What to work on ->
Write out, word for word, only the data from its first line to the line containing "sky130_fd_sc_hd__inv_1: 5".

______________________________

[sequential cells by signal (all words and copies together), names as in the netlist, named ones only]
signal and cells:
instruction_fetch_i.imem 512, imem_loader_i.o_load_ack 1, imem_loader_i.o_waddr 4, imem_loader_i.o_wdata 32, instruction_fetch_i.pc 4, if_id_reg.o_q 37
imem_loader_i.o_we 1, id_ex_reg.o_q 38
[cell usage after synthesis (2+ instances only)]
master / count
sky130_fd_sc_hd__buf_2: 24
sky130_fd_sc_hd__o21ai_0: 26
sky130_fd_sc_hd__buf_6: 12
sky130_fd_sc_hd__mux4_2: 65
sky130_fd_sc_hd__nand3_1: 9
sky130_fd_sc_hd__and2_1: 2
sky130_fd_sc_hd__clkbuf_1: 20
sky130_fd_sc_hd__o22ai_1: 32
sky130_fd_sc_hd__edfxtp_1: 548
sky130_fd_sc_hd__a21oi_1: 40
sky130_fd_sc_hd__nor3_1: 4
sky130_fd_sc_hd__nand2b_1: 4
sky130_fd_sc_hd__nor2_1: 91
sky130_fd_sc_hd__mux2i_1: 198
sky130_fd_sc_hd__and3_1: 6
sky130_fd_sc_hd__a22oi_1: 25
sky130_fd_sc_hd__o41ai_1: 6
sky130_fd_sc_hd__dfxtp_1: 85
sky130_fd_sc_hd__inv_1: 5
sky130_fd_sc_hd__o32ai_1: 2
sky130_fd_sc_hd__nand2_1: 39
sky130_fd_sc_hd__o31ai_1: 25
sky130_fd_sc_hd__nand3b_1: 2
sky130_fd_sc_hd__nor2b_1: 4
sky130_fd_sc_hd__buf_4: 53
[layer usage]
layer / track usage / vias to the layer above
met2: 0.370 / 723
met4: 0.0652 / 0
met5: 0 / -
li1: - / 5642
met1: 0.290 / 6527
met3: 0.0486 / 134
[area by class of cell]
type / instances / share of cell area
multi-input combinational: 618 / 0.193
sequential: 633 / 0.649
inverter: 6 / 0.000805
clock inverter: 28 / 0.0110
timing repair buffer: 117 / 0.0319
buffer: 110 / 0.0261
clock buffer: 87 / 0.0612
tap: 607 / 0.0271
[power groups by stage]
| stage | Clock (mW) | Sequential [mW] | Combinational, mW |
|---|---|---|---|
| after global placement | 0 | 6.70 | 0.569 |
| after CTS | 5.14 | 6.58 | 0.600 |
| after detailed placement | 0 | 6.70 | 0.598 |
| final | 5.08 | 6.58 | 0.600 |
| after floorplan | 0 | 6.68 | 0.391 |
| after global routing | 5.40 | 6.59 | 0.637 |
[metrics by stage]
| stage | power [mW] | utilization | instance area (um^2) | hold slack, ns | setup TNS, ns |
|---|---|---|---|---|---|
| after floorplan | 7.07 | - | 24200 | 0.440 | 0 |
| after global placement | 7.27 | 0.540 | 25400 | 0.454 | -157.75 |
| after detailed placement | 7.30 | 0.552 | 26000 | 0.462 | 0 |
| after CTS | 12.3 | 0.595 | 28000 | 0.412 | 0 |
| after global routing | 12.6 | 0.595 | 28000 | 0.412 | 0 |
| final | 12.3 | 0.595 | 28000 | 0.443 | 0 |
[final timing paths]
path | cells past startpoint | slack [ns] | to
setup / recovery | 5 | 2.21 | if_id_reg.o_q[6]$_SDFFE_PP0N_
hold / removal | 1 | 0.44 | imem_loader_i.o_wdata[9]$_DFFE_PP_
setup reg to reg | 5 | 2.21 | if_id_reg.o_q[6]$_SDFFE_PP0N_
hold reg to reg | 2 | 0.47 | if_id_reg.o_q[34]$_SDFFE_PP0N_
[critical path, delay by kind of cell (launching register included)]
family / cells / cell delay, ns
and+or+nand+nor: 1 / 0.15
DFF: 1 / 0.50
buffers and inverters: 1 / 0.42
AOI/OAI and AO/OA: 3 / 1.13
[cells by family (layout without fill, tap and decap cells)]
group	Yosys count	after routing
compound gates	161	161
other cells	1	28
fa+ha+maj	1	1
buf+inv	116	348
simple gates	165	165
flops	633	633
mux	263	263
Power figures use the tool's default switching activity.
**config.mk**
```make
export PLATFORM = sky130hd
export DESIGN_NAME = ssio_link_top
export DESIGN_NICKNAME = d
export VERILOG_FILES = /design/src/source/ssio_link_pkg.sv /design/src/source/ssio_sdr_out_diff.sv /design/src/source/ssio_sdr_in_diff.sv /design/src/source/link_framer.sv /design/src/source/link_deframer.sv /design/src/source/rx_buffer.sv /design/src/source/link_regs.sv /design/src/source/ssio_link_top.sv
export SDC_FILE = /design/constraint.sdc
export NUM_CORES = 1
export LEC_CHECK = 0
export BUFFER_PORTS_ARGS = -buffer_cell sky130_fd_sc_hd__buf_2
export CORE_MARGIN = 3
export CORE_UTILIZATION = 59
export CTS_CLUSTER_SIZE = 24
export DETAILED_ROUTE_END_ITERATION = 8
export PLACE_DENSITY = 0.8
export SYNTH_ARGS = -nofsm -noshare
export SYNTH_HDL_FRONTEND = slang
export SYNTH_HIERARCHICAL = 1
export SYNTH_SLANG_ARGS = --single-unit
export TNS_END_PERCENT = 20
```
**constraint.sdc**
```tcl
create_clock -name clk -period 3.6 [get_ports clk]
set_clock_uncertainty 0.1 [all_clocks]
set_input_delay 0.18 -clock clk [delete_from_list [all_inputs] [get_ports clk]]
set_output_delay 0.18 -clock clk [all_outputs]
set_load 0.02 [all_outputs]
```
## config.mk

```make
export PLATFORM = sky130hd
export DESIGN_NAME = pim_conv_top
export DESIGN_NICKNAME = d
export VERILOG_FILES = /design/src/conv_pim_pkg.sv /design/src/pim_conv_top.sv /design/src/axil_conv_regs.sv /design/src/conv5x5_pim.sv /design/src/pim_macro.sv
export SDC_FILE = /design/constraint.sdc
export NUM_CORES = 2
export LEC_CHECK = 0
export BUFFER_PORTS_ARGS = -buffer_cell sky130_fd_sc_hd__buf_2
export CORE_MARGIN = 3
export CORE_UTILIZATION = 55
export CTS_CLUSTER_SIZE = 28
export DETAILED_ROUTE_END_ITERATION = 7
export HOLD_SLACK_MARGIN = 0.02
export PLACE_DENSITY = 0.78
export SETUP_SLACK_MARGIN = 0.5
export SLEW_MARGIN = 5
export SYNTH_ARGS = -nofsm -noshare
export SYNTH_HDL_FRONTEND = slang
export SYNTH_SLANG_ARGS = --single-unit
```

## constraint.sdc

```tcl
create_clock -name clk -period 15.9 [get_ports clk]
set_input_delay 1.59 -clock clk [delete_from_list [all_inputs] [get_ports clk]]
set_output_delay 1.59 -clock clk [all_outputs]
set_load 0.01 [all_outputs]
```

______________________________

Answer for the task ->
[sequential cells by signal (all words and copies together), names as in the netlist, named ones only]
signal and cells:
instruction_fetch_i.imem 512, imem_loader_i.o_load_ack 1, imem_loader_i.o_waddr 4, imem_loader_i.o_wdata 32, instruction_fetch_i.pc 4, if_id_reg.o_q 37
imem_loader_i.o_we 1, id_ex_reg.o_q 38
[cell usage after synthesis (2+ instances only)]
master / count
sky130_fd_sc_hd__buf_2: 24
sky130_fd_sc_hd__o21ai_0: 26
sky130_fd_sc_hd__buf_6: 12
sky130_fd_sc_hd__mux4_2: 65
sky130_fd_sc_hd__nand3_1: 9
sky130_fd_sc_hd__and2_1: 2
sky130_fd_sc_hd__clkbuf_1: 20
sky130_fd_sc_hd__o22ai_1: 32
sky130_fd_sc_hd__edfxtp_1: 548
sky130_fd_sc_hd__a21oi_1: 40
sky130_fd_sc_hd__nor3_1: 4
sky130_fd_sc_hd__nand2b_1: 4
sky130_fd_sc_hd__nor2_1: 91
sky130_fd_sc_hd__mux2i_1: 198
sky130_fd_sc_hd__and3_1: 6
sky130_fd_sc_hd__a22oi_1: 25
sky130_fd_sc_hd__o41ai_1: 6
sky130_fd_sc_hd__dfxtp_1: 85
sky130_fd_sc_hd__inv_1: 5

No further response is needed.